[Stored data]
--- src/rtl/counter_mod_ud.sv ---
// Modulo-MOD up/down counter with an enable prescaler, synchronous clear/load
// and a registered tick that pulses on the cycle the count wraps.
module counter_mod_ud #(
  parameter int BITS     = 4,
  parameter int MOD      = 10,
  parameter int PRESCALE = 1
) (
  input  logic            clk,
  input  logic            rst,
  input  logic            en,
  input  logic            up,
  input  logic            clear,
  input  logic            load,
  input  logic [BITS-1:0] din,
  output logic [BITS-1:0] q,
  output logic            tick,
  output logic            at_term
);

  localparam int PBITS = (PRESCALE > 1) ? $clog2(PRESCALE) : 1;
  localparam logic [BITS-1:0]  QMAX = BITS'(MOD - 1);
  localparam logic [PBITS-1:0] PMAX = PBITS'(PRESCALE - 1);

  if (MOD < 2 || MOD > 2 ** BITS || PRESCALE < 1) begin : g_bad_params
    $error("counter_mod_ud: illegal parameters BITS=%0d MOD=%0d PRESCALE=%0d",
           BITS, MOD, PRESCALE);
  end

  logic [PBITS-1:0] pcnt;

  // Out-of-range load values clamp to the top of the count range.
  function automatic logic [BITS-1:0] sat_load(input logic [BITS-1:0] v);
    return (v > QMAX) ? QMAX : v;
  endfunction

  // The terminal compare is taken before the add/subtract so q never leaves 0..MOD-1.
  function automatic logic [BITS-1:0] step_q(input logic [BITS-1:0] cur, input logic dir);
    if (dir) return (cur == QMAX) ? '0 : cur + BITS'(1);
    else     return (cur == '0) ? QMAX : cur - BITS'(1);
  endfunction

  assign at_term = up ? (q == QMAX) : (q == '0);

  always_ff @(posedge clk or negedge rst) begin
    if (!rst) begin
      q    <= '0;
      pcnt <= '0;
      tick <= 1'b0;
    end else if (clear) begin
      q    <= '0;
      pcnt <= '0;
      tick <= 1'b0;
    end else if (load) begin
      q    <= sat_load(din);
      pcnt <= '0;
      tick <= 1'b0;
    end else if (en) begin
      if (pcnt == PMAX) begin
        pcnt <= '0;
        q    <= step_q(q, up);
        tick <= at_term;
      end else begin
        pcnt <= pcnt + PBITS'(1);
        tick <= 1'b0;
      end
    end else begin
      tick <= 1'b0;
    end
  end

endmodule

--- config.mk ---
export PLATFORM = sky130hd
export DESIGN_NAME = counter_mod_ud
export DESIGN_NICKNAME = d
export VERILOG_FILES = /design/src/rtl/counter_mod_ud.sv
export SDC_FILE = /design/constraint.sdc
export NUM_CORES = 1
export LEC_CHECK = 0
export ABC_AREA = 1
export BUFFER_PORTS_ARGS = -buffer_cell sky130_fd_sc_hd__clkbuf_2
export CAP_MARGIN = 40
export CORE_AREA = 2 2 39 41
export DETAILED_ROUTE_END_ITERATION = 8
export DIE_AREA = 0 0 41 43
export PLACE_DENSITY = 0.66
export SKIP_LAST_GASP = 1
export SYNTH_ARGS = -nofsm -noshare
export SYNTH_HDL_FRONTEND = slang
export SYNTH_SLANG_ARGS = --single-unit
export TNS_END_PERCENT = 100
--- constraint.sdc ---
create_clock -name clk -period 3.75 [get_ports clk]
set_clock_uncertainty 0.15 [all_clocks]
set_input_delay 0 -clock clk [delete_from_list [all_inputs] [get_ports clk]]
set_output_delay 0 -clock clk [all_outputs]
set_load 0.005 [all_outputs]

Assignment
Show each line in the data where the string "pcnt" appears.

Written solution
  logic [PBITS-1:0] pcnt;
      pcnt <= '0;
      pcnt <= '0;
      pcnt <= '0;
      if (pcnt == PMAX) begin
        pcnt <= '0;
        pcnt <= pcnt + PBITS'(1);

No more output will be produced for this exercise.